NEW YORK (CBSNewYork/AP) — While some New Yorkers are getting ready for a fiery end to the world this Saturday, the Centers for Disease Control and Prevention is doling out some advice on how to prepare for a different type of global destruction: the “zombie apocalypse.”
End of the world talk went into high gear after Robert Fitzpatrick of Staten Island wrote “The Doomsday Code,” and said that on May 21, buildings and bridges will collapse, dams will burst and flames will consume the planet.
However, few have been talking about zombies destroying mankind. “You may laugh now, but when it happens you’ll be happy you read this, and hey, maybe you’ll even learn a thing or two about how to prepare for a real emergency,” wrote Dr. Ali Khan on the emergency preparedness blog of the CDC.
Above the post is a photo of what appears to be a dirty-fingered female zombie. Though the post is a tongue-in-cheek way of reiterating advice about keeping a kit — equipped with water, flashlights, clothes and medication — handy in case of a hurricane, the response to the post has been tremendous.

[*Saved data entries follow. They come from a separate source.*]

===== src/rtl/sprite_pkg.sv =====
// Shared definitions for the per-scanline sprite engine.
// Holds the attribute word field positions, the sprite and line geometry,
// the transparent colour key and the scanner state encoding.
package sprite_pkg;

  localparam int SPRITE_W = 16;
  localparam int SPRITE_H = 16;
  localparam int LINE_W   = 640;

  localparam logic [15:0] TRANSPARENT = 16'h0000;

  // Attribute word: {en, flip, rsvd[1:0], y[9:0], x[9:0], frame_id[7:0]}
  localparam int ATTR_EN_BIT    = 31;
  localparam int ATTR_FLIP_BIT  = 30;
  localparam int ATTR_Y_MSB     = 27;
  localparam int ATTR_Y_LSB     = 18;
  localparam int ATTR_X_MSB     = 17;
  localparam int ATTR_X_LSB     = 8;
  localparam int ATTR_FRAME_MSB = 7;
  localparam int ATTR_FRAME_LSB = 0;

  typedef enum logic [2:0] {
    ST_IDLE = 3'd0,
    ST_RD   = 3'd1,
    ST_WT   = 3'd2,
    ST_CHK  = 3'd3,
    ST_DRAW = 3'd4,
    ST_DONE = 3'd5
  } state_e;

endpackage
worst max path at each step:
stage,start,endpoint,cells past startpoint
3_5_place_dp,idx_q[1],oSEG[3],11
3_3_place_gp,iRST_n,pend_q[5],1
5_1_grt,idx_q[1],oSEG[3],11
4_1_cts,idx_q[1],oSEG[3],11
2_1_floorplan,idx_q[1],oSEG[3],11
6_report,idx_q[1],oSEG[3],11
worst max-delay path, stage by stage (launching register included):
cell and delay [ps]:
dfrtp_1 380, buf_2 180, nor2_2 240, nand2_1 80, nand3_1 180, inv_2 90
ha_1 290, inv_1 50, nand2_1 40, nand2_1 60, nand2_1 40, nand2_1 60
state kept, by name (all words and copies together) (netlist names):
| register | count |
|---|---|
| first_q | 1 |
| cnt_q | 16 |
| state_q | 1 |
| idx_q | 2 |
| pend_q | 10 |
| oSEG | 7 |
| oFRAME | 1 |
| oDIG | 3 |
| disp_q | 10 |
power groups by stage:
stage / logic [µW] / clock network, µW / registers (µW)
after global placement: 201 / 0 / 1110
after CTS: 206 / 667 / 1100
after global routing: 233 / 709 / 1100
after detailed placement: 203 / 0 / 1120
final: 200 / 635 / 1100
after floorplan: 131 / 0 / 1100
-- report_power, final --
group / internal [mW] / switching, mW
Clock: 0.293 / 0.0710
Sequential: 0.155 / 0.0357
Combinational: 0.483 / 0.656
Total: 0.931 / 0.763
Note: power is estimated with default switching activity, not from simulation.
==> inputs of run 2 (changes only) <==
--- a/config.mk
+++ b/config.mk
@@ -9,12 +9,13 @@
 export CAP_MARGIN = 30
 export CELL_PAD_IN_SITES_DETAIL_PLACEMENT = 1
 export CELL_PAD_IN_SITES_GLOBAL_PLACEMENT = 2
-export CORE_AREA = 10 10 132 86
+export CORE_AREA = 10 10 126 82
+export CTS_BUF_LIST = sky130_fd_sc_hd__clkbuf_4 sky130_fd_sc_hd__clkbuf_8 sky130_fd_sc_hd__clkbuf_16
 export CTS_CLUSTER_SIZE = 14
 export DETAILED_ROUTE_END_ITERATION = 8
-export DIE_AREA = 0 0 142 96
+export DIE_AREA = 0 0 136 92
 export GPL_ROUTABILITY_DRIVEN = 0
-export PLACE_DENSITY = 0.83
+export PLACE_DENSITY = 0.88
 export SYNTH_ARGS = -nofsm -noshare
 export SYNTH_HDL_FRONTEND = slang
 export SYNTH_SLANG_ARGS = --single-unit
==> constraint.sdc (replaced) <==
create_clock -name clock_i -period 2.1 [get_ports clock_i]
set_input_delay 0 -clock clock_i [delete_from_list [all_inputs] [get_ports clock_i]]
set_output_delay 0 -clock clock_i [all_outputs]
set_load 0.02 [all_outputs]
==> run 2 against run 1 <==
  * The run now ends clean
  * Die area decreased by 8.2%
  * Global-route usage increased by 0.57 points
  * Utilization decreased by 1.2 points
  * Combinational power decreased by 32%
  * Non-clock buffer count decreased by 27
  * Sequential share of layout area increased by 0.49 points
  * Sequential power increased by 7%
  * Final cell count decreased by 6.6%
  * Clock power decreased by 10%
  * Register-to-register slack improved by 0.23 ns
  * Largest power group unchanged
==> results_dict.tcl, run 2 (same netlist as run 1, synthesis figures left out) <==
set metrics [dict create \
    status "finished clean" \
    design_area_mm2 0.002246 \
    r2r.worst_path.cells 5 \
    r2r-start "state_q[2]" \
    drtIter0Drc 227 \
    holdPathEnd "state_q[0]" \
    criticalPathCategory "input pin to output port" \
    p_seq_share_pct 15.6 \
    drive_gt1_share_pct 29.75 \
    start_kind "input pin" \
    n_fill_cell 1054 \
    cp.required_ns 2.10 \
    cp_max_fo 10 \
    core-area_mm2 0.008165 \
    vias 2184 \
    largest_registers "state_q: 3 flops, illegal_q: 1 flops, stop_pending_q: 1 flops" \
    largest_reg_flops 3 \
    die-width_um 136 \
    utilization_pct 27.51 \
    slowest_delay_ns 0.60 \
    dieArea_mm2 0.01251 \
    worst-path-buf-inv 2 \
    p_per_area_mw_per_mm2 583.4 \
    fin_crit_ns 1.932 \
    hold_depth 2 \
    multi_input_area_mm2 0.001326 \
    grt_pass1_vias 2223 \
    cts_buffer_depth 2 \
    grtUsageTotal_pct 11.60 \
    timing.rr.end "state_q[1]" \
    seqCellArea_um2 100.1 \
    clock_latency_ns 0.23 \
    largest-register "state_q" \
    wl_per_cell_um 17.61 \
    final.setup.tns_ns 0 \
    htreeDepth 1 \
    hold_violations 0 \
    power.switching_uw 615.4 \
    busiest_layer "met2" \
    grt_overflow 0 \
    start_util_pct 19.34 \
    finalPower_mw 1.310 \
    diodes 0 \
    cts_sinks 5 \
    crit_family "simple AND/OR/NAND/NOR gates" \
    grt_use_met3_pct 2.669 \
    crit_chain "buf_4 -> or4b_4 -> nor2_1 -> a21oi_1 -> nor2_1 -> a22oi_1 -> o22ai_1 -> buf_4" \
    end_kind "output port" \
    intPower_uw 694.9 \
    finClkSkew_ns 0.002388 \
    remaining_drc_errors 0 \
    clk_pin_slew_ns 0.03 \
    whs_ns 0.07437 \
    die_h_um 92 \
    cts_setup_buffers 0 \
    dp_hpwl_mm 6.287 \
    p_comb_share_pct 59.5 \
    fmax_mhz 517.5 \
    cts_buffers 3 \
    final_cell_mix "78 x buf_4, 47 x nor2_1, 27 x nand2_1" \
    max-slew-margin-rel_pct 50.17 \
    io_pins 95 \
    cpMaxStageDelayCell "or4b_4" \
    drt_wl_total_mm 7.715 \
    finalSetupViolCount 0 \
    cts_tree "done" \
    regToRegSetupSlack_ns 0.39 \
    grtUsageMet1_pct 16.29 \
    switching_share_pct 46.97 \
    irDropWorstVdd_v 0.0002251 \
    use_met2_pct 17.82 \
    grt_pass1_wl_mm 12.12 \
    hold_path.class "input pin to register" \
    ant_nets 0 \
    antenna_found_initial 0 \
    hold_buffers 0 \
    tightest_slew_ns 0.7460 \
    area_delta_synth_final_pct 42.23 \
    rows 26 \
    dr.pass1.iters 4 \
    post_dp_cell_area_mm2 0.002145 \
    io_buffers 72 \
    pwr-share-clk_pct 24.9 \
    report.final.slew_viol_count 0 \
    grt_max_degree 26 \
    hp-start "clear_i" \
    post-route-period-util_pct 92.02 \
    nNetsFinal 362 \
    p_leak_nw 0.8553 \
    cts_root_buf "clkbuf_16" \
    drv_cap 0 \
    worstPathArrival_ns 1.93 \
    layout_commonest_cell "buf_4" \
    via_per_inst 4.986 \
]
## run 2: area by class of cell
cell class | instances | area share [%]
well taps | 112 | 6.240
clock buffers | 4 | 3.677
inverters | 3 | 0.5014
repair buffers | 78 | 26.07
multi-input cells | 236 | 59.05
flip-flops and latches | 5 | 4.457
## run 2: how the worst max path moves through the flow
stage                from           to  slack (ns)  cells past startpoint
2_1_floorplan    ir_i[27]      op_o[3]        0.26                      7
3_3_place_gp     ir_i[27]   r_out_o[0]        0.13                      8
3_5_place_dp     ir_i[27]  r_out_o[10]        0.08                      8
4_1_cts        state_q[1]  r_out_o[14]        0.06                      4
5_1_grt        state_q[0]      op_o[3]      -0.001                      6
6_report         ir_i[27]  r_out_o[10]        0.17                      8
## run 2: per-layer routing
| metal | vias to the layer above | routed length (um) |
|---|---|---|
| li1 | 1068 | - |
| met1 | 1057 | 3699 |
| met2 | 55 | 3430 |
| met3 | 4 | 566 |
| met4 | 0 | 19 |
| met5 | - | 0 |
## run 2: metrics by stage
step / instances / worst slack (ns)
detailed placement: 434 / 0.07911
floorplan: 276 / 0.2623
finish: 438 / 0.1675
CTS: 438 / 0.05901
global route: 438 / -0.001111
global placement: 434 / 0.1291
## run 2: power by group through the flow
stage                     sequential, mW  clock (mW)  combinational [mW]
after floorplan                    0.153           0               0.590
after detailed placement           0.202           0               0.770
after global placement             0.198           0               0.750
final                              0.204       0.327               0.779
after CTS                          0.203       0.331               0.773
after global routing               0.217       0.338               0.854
<file path="src/rtl/spart_rx_fifo.sv">
// -----------------------------------------------------------------------------
// spart_rx_fifo
//   Receive-side FIFO for the SPART. Every byte the receiver flags with a rising
//   edge on rx_rda is captured into a DEPTH-entry circular buffer, and the
//   receiver is acked one cycle later so it can present the next byte. The
//   processor reads the FIFO head (ioaddr 00) or a status byte (ioaddr 01)
//   over the SPART IO bus; a data read pops the head.
//
//   Optional feature macro: SPART_RX_OVERRUN_EN
//     defined   : a byte dropped because the FIFO is full sets a sticky
//                 overrun flag (status bit 7), cleared by a status read.
//     undefined : no overrun flag; status bit 7 reads 0 and drops are silent.
//
// Parameters
//   DEPTH    FIFO entries, power of two in 2..16
// Ports
//   clk      in   system clock
//   rst_n    in   asynchronous active-low reset
//   rx_data  in   [7:0] receiver byte
//   rx_rda   in   receiver byte-available level (high until acked)
//   rx_ack   out  one-cycle ack pulse, one per rx_rda rising edge
//   iocs     in   chip select
//   iorw     in   1 = read, 0 = write (writes are ignored)
//   ioaddr   in   [1:0] 00 data, 01 status, 1x reserved
//   rd_data  out  [7:0] combinational read data
//   rda      out  FIFO not empty
// -----------------------------------------------------------------------------
module spart_rx_fifo #(
    parameter int DEPTH = 8
) (
    input  logic       clk,
    input  logic       rst_n,
    input  logic [7:0] rx_data,
    input  logic       rx_rda,
    output logic       rx_ack,
    input  logic       iocs,
    input  logic       iorw,
    input  logic [1:0] ioaddr,
    output logic [7:0] rd_data,
    output logic       rda
);

    localparam int             PW        = $clog2(DEPTH);
    localparam logic [PW-1:0]  PTR_ONE   = PW'(1);
    localparam logic [4:0]     CNT_DEPTH = 5'(DEPTH);

    logic [7:0]    mem_q [DEPTH];
    logic [PW-1:0] wr_ptr_q, wr_ptr_d;
    logic [PW-1:0] rd_ptr_q, rd_ptr_d;
    logic [4:0]    count_q, count_d;
    logic          rx_ack_q, rx_ack_d;
    logic          rda_q, rda_d;
    logic          ovr_bit_s;

    logic push_try_s;
    logic push_ok_s;
    logic pop_s;
    logic data_sel_s;
    logic stat_sel_s;
    logic empty_s;
    logic full_s;

    // Bus decode, flag derivation and push/pop qualification.
    always_comb begin
        data_sel_s = iocs & iorw & (ioaddr == 2'b00);
        stat_sel_s = iocs & iorw & (ioaddr == 2'b01);
        empty_s    = (count_q == 5'd0);
        full_s     = (count_q == CNT_DEPTH);
        // Rising edge of rx_rda, suppressed while the previous ack is still out.
        push_try_s = rx_rda & ~rda_q & ~rx_ack_q;
        pop_s      = data_sel_s & ~empty_s;
        // A same-cycle pop frees the slot, so a full FIFO can still accept.
        push_ok_s  = push_try_s & (~full_s | pop_s);
    end

    // Next-state for pointers, occupancy, ack and edge-detect history.
    always_comb begin
        wr_ptr_d = wr_ptr_q;
        rd_ptr_d = rd_ptr_q;
        count_d  = count_q;
        rx_ack_d = push_try_s;     // acked even when the byte is dropped
        rda_d    = rx_rda;
        if (push_ok_s) begin
            wr_ptr_d = wr_ptr_q + PTR_ONE;
        end else begin
            wr_ptr_d = wr_ptr_q;
        end
        if (pop_s) begin
            rd_ptr_d = rd_ptr_q + PTR_ONE;
        end else begin
            rd_ptr_d = rd_ptr_q;
        end
        case ({push_ok_s, pop_s})
            2'b10:   count_d = count_q + 5'd1;
            2'b01:   count_d = count_q - 5'd1;
            default: count_d = count_q;
        endcase
    end

    // Control state register.
    always_ff @(posedge clk or negedge rst_n) begin
        if (!rst_n) begin
            wr_ptr_q <= '0;
            rd_ptr_q <= '0;
            count_q  <= 5'd0;
            rx_ack_q <= 1'b0;
            rda_q    <= 1'b0;
        end else begin
            wr_ptr_q <= wr_ptr_d;
            rd_ptr_q <= rd_ptr_d;
            count_q  <= count_d;
            rx_ack_q <= rx_ack_d;
            rda_q    <= rda_d;
        end
    end

    // Byte storage; deliberately not reset, contents are qualified by count.
    always_ff @(posedge clk) begin
        if (push_ok_s) begin
            mem_q[wr_ptr_q] <= rx_data;
        end
    end

`ifdef SPART_RX_OVERRUN_EN
    logic overrun_q, overrun_d;

    // Sticky overrun: a drop wins over a clearing status read in the same cycle.
    always_comb begin
        overrun_d = (overrun_q & ~stat_sel_s) | (push_try_s & ~push_ok_s);
        ovr_bit_s = overrun_q;
    end

    // Overrun flag register.
    always_ff @(posedge clk or negedge rst_n) begin
        if (!rst_n) begin
            overrun_q <= 1'b0;
        end else begin
            overrun_q <= overrun_d;
        end
    end
`else
    // Without the overrun feature status bit 7 is tied low.
    always_comb begin
        ovr_bit_s = 1'b0;
    end
`endif

    // Read mux and status outputs.
    always_comb begin
        rd_data = 8'h00;
        if (iocs & iorw) begin
            case (ioaddr)
                2'b00: begin
                    if (!empty_s) begin
                        rd_data = mem_q[rd_ptr_q];
                    end else begin
                        rd_data = 8'h00;
                    end
                end
                2'b01:   rd_data = {ovr_bit_s, full_s, empty_s, count_q};
                default: rd_data = 8'h00;
            endcase
        end else begin
            rd_data = 8'h00;
        end
        rda    = ~empty_s;
        rx_ack = rx_ack_q;
    end

endmodule

</file>
<file path="config.mk">
export PLATFORM = sky130hd
export DESIGN_NAME = spart_rx_fifo
export DESIGN_NICKNAME = d
export VERILOG_FILES = /design/src/rtl/spart_rx_fifo.sv
export SDC_FILE = /design/constraint.sdc
export NUM_CORES = 1
export LEC_CHECK = 0
export CORE_ASPECT_RATIO = 0.9
export CORE_MARGIN = 2
export CORE_UTILIZATION = 62
export CTS_CLUSTER_DIAMETER = 200
export CTS_CLUSTER_SIZE = 25
export DETAILED_ROUTE_END_ITERATION = 16
export GPL_TIMING_DRIVEN = 0
export PLACE_DENSITY = 0.83
export SLEW_MARGIN = 20
export SYNTH_ARGS = -nofsm -noshare
export SYNTH_HDL_FRONTEND = slang
export SYNTH_SLANG_ARGS = --single-unit
</file>
<file path="constraint.sdc">
create_clock -name clk -period 8.23 [get_ports clk]
set_input_delay 1.646 -clock clk [delete_from_list [all_inputs] [get_ports clk]]
set_output_delay 1.646 -clock clk [all_outputs]
set_load 0.02 [all_outputs]
</file>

Khan’s postings usually draw 1,000 to 3,000 hits in a week. This one — posted Monday — got 30,000 within a day. By Friday, it had gotten 963,000 page views and was the top item viewed on the agency’s Web site.
PHOTO GALLERY: Zombies Invade New York City
More important, CDC officials said, it is drawing interest from teens and young adults who otherwise would not have read a federal agency’s guidance on the importance of planning an evacuation route or how much water and what tools to store in case a major storm rolls in.
In the blog, Khan discussed what fiction has said about flesh-eating zombies and the various infectious agents that different movies have fingered as the cause.
Khan specifically referenced the 1968 George A. Romero classic “Night of the Living Dead” and Max Brooks’ essential handy book “The Zombie Survival Guide.”
Khan’s favorite zombie flick is “Resident Evil,” but his interest in unpredictable terrors is driven more by his decades of work tracking real-life infections like Ebola hemorrhagic fever, bird flu and SARS.
The idea evolved from a CDC Twitter session with the public earlier this year about planning for disasters. Activity spiked when dozens of tweets came in from people saying they were concerned about zombies.
A co-worker suggested Khan use a zombie hook to spice up the hurricane message and he went for it.
There have been few comments asking whether this is the best way for the government to spend tax dollars. The agency is under a tight budget review at the moment and facing potentially serious budget cuts. But the zombie post involved no extra time or expenditure, CDC officials said.
“We have a critical message to get out and that is CDC saves lives while saving money. If it takes zombies to help us get that message out, then so be it,” said agency spokesman Tom Skinner.
Whether the message sticks still has to be determined. The agency is planning a follow-up survey to see if people actually did prepare emergency kits or follow Khan’s other advice.